▸ DIRECTIONS
Please transcribe the data that follows exactly, from its first line through the line that contains "localparam logic [ADDR_W-1:0] ADDR_IRQ_EN_B".

▸ TASK MATERIAL
□ □ □ □ □
==> src/common/lane_irq_pkg.sv <==
// Shared constants, register map and carrier types of the lane status block
package lane_irq_pkg;

   // ****************************************************************
   // Sizes
   // ****************************************************************
   localparam int NLINK = 2;
   localparam int PAGE_W = 1;
   localparam int ADDR_W = 12;
   localparam int DATA_W = 8;
   localparam int ILAS_LEN = 14;
   localparam int ILAS_IDX_W = 4;

   // ****************************************************************
   // Register offsets
   // ****************************************************************
   localparam logic [ADDR_W-1:0] ADDR_LINK_PAGE = 12'h300;
   localparam logic [ADDR_W-1:0] ADDR_CFG_FIRST = 12'h450;
   localparam logic [ADDR_W-1:0] ADDR_CFG_LAST = 12'h45d;
   localparam logic [ADDR_W-1:0] ADDR_LANE7_STATUS = 12'h4b7;
   localparam logic [ADDR_W-1:0] ADDR_IRQ_EN_A = 12'h4b8;
   localparam logic [ADDR_W-1:0] ADDR_IRQ_EN_B = 12'h4b9;

   // ****************************************************************
   // Reset values
   // ****************************************************************
   localparam logic [DATA_W-1:0] RST_STATUS = 8'h00;
   localparam logic [DATA_W-1:0] RST_IRQ_EN = 8'h00;
   localparam logic [DATA_W-1:0] RST_CFG = 8'h00;
   localparam logic [PAGE_W-1:0] RST_PAGE = 1'h0;
   localparam logic [DATA_W-1:0] READ_ZERO = 8'h00;

   // ****************************************************************
   // Field positions of lane7_link_status and link_irq_enable_a
   // ****************************************************************
   localparam int BIT_DISPARITY = 7;
   localparam int BIT_BAD_SYMBOL = 6;
   localparam int BIT_STRAY_CTRL = 5;
   localparam int BIT_DESKEW = 4;
   localparam int BIT_INIT_SYNC = 3;
   localparam int BIT_CHECKSUM = 2;
   localparam int BIT_FRAME_SYNC = 1;
   localparam int BIT_CG_SYNC = 0;
   // link_irq_enable_b
   localparam int BIT_CFG_MISMATCH = 0;

   // Event polarity: error flags fire on rise, sync flags on fall
   localparam logic [DATA_W-1:0] RISE_EVENTS = 8'he0;

   // Octet position of the transmitted checksum in the alignment data
   localparam logic [ILAS_IDX_W-1:0] CKSUM_IDX = 4'hd;
   localparam logic [ILAS_IDX_W-1:0] FIRST_IDX = 4'h0;

   // ****************************************************************
   // Carriers
   // ****************************************************************
   typedef struct packed {
      logic [DATA_W-1:0] disparity_errs;
      logic [DATA_W-1:0] bad_symbol_errs;
      logic [DATA_W-1:0] stray_ctrl_errs;
      logic deskew_ok;
      logic init_sync_ok;
      logic frame_sync_ok;
      logic codegroup_sync_ok;
   } lane_state_t;

   typedef struct packed {
      logic valid;
      logic [ILAS_IDX_W-1:0] idx;
      logic [DATA_W-1:0] octet;
   } ilas_octet_t;

   typedef logic [ILAS_LEN-1:0][DATA_W-1:0] cfg_bytes_t;

endpackage
File: src/acpm_top.sv
// Pair-mode, converter B clock and DMA trigger select logic.
`timescale 1ns/100ps
`default_nettype none
module acpm_top (
    input  wire logic                   clock,
    input  wire logic                   reset_n,
    input  wire acpm_pkg::acpm_bus_req_s bus_req,
    output var  logic [15:0]            rdata,
    input  wire acpm_pkg::acpm_scan_e   scan_mode,
    input  wire logic [5:0]             primary_clock_divisor,
    input  wire logic [7:0]             pair_config_diff,
    input  wire logic                   end_of_scan_irq_a,
    input  wire logic                   end_of_scan_irq_b,
    input  wire logic                   ready_flags_event,
    output var  logic                   conv_a_clk_en,
    output var  logic                   conv_b_clk_en,
    output var  logic [7:0]             pair_unipolar,
    output var  logic [7:0]             pair_fully_diff,
    output var  logic                   dma_req_a,
    output var  logic                   dma_req_b
);
    import acpm_pkg::*;

    // ------------------------------------------------------------------
    // Declarations
    // ------------------------------------------------------------------
    acpm_state_s st_q;
    acpm_state_s st_d;
    logic        nonsim;
    logic        tick_primary;
    logic        tick_second;
    logic [5:0]  second_divisor;

    // Only non-simultaneous parallel scans split the converter clocks.
    assign nonsim = (scan_mode == ACPM_SCAN_PAR_NONSIM);

    // ------------------------------------------------------------------
    // Conversion clock dividers
    // ------------------------------------------------------------------

    // Primary divider feeds converter A always, and B in shared modes.
    acpm_clk_div u_div_primary (
        .clock   (clock),
        .reset_n (reset_n),
        .divisor (primary_clock_divisor),
        .run     (1'b1),
        .tick    (tick_primary)
    );

    assign second_divisor = st_q.converter_b_clock_divisor;

    // second divider idles
    // Holding it stopped outside the split mode keeps its phase fresh for
    // the next non-simultaneous scan instead of a stale half period.
    acpm_clk_div u_div_second (
        .clock   (clock),
        .reset_n (reset_n),
        .divisor (second_divisor),
        .run     (nonsim),
        .tick    (tick_second)
    );

    assign conv_a_clk_en = tick_primary;
    assign conv_b_clk_en = nonsim ? tick_second : tick_primary;

    // ------------------------------------------------------------------
    // Register port, pair style and DMA trigger steering
    // ------------------------------------------------------------------

    // Next-state logic for registers, read data and steered outputs.
    always_comb begin
        st_d = st_q;
        st_d.rdata = '0;

        // Register writes; reserved bits are simply not stored.
        if (bus_req.write) begin
            unique case (bus_req.addr)
                ACPM_OFF_PWR_TWO: begin
                    st_d.converter_b_clock_divisor =
                        bus_req.wdata[ACPM_DIV_LSB +: ACPM_DIV_W];
                end
                ACPM_OFF_CTRL_THREE: begin
                    st_d.pair_select[7:4] =
                        bus_req.wdata[ACPM_PAIR_LSB + 4 +: 4];
                    st_d.pair_select[3:0] =
                        bus_req.wdata[ACPM_PAIR_LSB +: 4];
                    st_d.dma_trigger_select =
                        bus_req.wdata[ACPM_DMA_SEL_BIT];
                end
                default: begin
                end
            endcase
        end

        // Register reads; unmapped addresses and reserved bits give zero.
        if (bus_req.read) begin
            unique case (bus_req.addr)
                ACPM_OFF_PWR_TWO: begin
                    st_d.rdata[ACPM_DIV_LSB +: ACPM_DIV_W] =
                        st_q.converter_b_clock_divisor;
                end
                ACPM_OFF_CTRL_THREE: begin
                    st_d.rdata[ACPM_PAIR_LSB +: ACPM_PAIRS] =
                        st_q.pair_select;
                    st_d.rdata[ACPM_DMA_SEL_BIT] = st_q.dma_trigger_select;
                end
                default: begin
                end
            endcase
        end

        st_d.pair_unipolar   = pair_config_diff & st_q.pair_select;
        st_d.pair_fully_diff = pair_config_diff & ~st_q.pair_select;

        // Request lines are registered so the DMA sees glitch-free levels;
        // the cost is one cycle of latency after the source event.
        st_d.dma_req_a = 1'b0;
        st_d.dma_req_b = 1'b0;
        unique case (scan_mode)
            ACPM_SCAN_SEQ, ACPM_SCAN_PAR_SIM: begin
                st_d.dma_req_a = st_q.dma_trigger_select ?
                                 ready_flags_event : end_of_scan_irq_a;
            end
            ACPM_SCAN_PAR_NONSIM: begin
                if (st_q.dma_trigger_select) begin
                    st_d.dma_req_a = ready_flags_event;
                end else begin
                    st_d.dma_req_a = end_of_scan_irq_a;
                    st_d.dma_req_b = end_of_scan_irq_b;
                end
            end
            default: begin
                // An undefined mode code raises no request at all.
            end
        endcase
    end

    // State register; every control bit has a defined reset value.
    always_ff @(posedge clock) begin
        if (!reset_n) begin
            st_q <= '0;
            st_q.converter_b_clock_divisor <= ACPM_RST_DIV;
            st_q.pair_select               <= ACPM_RST_PAIR_SEL;
            st_q.dma_trigger_select        <= ACPM_RST_DMA_SEL;
        end else begin
            st_q <= st_d;
        end
    end

    // ------------------------------------------------------------------
    // Outputs
    // ------------------------------------------------------------------

    // All data outputs come straight from the state register.
    assign rdata           = st_q.rdata;
    assign pair_unipolar   = st_q.pair_unipolar;
    assign pair_fully_diff = st_q.pair_fully_diff;
    assign dma_req_a       = st_q.dma_req_a;
    assign dma_req_b       = st_q.dma_req_b;

    // ------------------------------------------------------------------
    // Assertions
    // ------------------------------------------------------------------

    a_rsvd_pwr_read: assert property (@(posedge clock)
        disable iff (!reset_n)
        (bus_req.read && bus_req.addr == ACPM_OFF_PWR_TWO)
            |=> (rdata[15:14] == 2'b00 && rdata[7:0] == 8'h00))
        else $error("reserved power register bits read nonzero");

    a_rsvd_ctrl_read: assert property (@(posedge clock)
        disable iff (!reset_n)
        (bus_req.read && bus_req.addr == ACPM_OFF_CTRL_THREE)
            |=> (rdata[7] == 1'b0 && rdata[5:0] == 6'h00))
        else $error("reserved control register bits read nonzero");

    a_div_write_read: assert property (@(posedge clock)
        disable iff (!reset_n)
        (bus_req.write && bus_req.addr == ACPM_OFF_PWR_TWO)
            ##1 (bus_req.read && bus_req.addr == ACPM_OFF_PWR_TWO
                 && !bus_req.write)
            |=> (rdata[13:8] == $past(bus_req.wdata[13:8], 2)))
        else $error("converter B divisor not read back as written");

    a_pair_write_read: assert property (@(posedge clock)
        disable iff (!reset_n)
        (bus_req.write && bus_req.addr == ACPM_OFF_CTRL_THREE)
            ##1 (bus_req.read && bus_req.addr == ACPM_OFF_CTRL_THREE
                 && !bus_req.write)
            |=> (rdata[15:8] == $past(bus_req.wdata[15:8], 2)
                 && rdata[6] == $past(bus_req.wdata[6], 2)))
        else $error("control three fields not read back as written");

    a_style_exclusive: assert property (@(posedge clock)
        disable iff (!reset_n)
        (pair_unipolar & pair_fully_diff) == 8'h00)
        else $error("a pair shows both differential styles");

    a_single_ended: assert property (@(posedge clock)
        disable iff (!reset_n)
        ##1 ((pair_unipolar | pair_fully_diff)
             == $past(pair_config_diff)))
        else $error("style outputs do not follow differential pairs");

    a_lower_pair_effect: assert property (@(posedge clock)
        disable iff (!reset_n)
        (bus_req.write && bus_req.addr == ACPM_OFF_CTRL_THREE
         && bus_req.wdata[8] && pair_config_diff[0])
            ##1 pair_config_diff[0]
            |=> pair_unipolar[0])
        else $error("pair A0/A1 did not turn unipolar after write");

    a_dma_ready_src: assert property (@(posedge clock)
        disable iff (!reset_n)
        (st_q.dma_trigger_select && ready_flags_event
         && scan_mode != 2'b11)
            |=> dma_req_a)
        else $error("ready flags did not raise the DMA request");

    a_dma_single: assert property (@(posedge clock)
        disable iff (!reset_n)
        (scan_mode == ACPM_SCAN_SEQ || scan_mode == ACPM_SCAN_PAR_SIM)
            |=> (!dma_req_b && dma_req_a ==
                 ($past(st_q.dma_trigger_select) ?
                  $past(ready_flags_event) : $past(end_of_scan_irq_a))))
        else $error("shared-mode DMA trigger has wrong source");

    a_dma_split: assert property (@(posedge clock)
        disable iff (!reset_n)
        (nonsim && !st_q.dma_trigger_select)
            |=> (dma_req_a == $past(end_of_scan_irq_a)
                 && dma_req_b == $past(end_of_scan_irq_b)))
        else $error("split-mode DMA triggers do not follow end of scan");

    // B follows primary outside split mode
    a_b_clk_shared: assert property (@(posedge clock)
        disable iff (!reset_n)
        !nonsim |-> (conv_b_clk_en == conv_a_clk_en && !tick_second))
        else $error("converter B clock not from primary divider");

    // B clock from second divider in split mode
    a_b_clk_split: assert property (@(posedge clock)
        disable iff (!reset_n)
        nonsim |-> (conv_b_clk_en == tick_second))
        else $error("converter B clock not from second divider");

endmodule : acpm_top
`default_nettype wire

File: src/acpm_clk_div.sv
// Conversion clock divider producing a one-cycle enable pulse.
`timescale 1ns/100ps
`default_nettype none
module acpm_clk_div (
    input  wire logic       clock,
    input  wire logic       reset_n,
    input  wire logic [5:0] divisor,
    input  wire logic       run,
    output var  logic       tick
);
    import acpm_pkg::*;

    acpm_div_state_s st_q;
    acpm_div_state_s st_d;
    logic [6:0]      limit;

    // Period is 2*(divisor+1) cycles; the same rule serves both dividers.
    assign limit = {divisor, 1'b1};

    always_comb begin
        st_d = st_q;
        st_d.tick = 1'b0;
        if (!run) begin
            st_d.cnt = '0;
        end else if (st_q.cnt >= limit) begin
            st_d.cnt  = '0;
            st_d.tick = 1'b1;
        end else begin
            st_d.cnt = st_q.cnt + 7'h01;
        end
    end

    // State register.
    always_ff @(posedge clock) begin
        if (!reset_n) begin
            st_q <= '0;
        end else begin
            st_q <= st_d;
        end
    end

    // Gating by run drops a pulse launched in the last cycle before a stop,
    // so a stopped divider never leaks an enable into the next mode.
    assign tick = st_q.tick & run;

    // Helper: cycles since last pulse while divisor and run stay put.
    logic [7:0] gap_q;
    logic       seen_q;
    logic [5:0] div_q;
    always_ff @(posedge clock) begin
        if (!reset_n) begin
            gap_q  <= 8'h00;
            seen_q <= 1'b0;
            div_q  <= 6'h00;
        end else begin
            div_q  <= divisor;
            gap_q  <= st_q.tick ? 8'h00 : gap_q + 8'h01;
            if (!run || divisor != div_q) begin
                seen_q <= 1'b0;
            end else if (st_q.tick) begin
                seen_q <= 1'b1;
            end
        end
    end

    a_div_period: assert property (@(posedge clock) disable iff (!reset_n)
        (st_q.tick && seen_q && run && divisor == div_q)
            |-> (gap_q == {1'b0, limit}))
        else $error("divider pulse spacing differs from 2*(divisor+1)");

endmodule : acpm_clk_div
`default_nettype wire
File: config.mk
export PLATFORM = sky130hd
export DESIGN_NAME = abl_alu
export DESIGN_NICKNAME = d
export VERILOG_FILES = /design/src/hdl/abl_flag_calc.v /design/src/hdl/abl_alu.v
export VERILOG_INCLUDE_DIRS = /design/src /design/src/hdl
export SDC_FILE = /design/constraint.sdc
export NUM_CORES = 1
export LEC_CHECK = 0
export BUFFER_PORTS_ARGS = -buffer_cell sky130_fd_sc_hd__buf_2
export CAP_MARGIN = 20
export CORE_MARGIN = 5
export CORE_UTILIZATION = 52
export DETAILED_ROUTE_END_ITERATION = 6
export MAX_ROUTING_LAYER = met4
export PLACE_DENSITY = 0.88
export SYNTH_ARGS = -nofsm -noshare
export SYNTH_HDL_FRONTEND = slang
export SYNTH_SLANG_ARGS = --single-unit
File: constraint.sdc
create_clock -name clk -period 3.1 [get_ports clk]
set_input_delay 0.155 -clock clk [delete_from_list [all_inputs] [get_ports clk]]
set_output_delay 0.155 -clock clk [all_outputs]
set_load 0.02 [all_outputs]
□ □ □ □ □
▸ EXERCISE ANSWER
==> src/common/lane_irq_pkg.sv <==
// Shared constants, register map and carrier types of the lane status block
package lane_irq_pkg;

   // ****************************************************************
   // Sizes
   // ****************************************************************
   localparam int NLINK = 2;
   localparam int PAGE_W = 1;
   localparam int ADDR_W = 12;
   localparam int DATA_W = 8;
   localparam int ILAS_LEN = 14;
   localparam int ILAS_IDX_W = 4;

   // ****************************************************************
   // Register offsets
   // ****************************************************************
   localparam logic [ADDR_W-1:0] ADDR_LINK_PAGE = 12'h300;
   localparam logic [ADDR_W-1:0] ADDR_CFG_FIRST = 12'h450;
   localparam logic [ADDR_W-1:0] ADDR_CFG_LAST = 12'h45d;
   localparam logic [ADDR_W-1:0] ADDR_LANE7_STATUS = 12'h4b7;
   localparam logic [ADDR_W-1:0] ADDR_IRQ_EN_A = 12'h4b8;
   localparam logic [ADDR_W-1:0] ADDR_IRQ_EN_B = 12'h4b9;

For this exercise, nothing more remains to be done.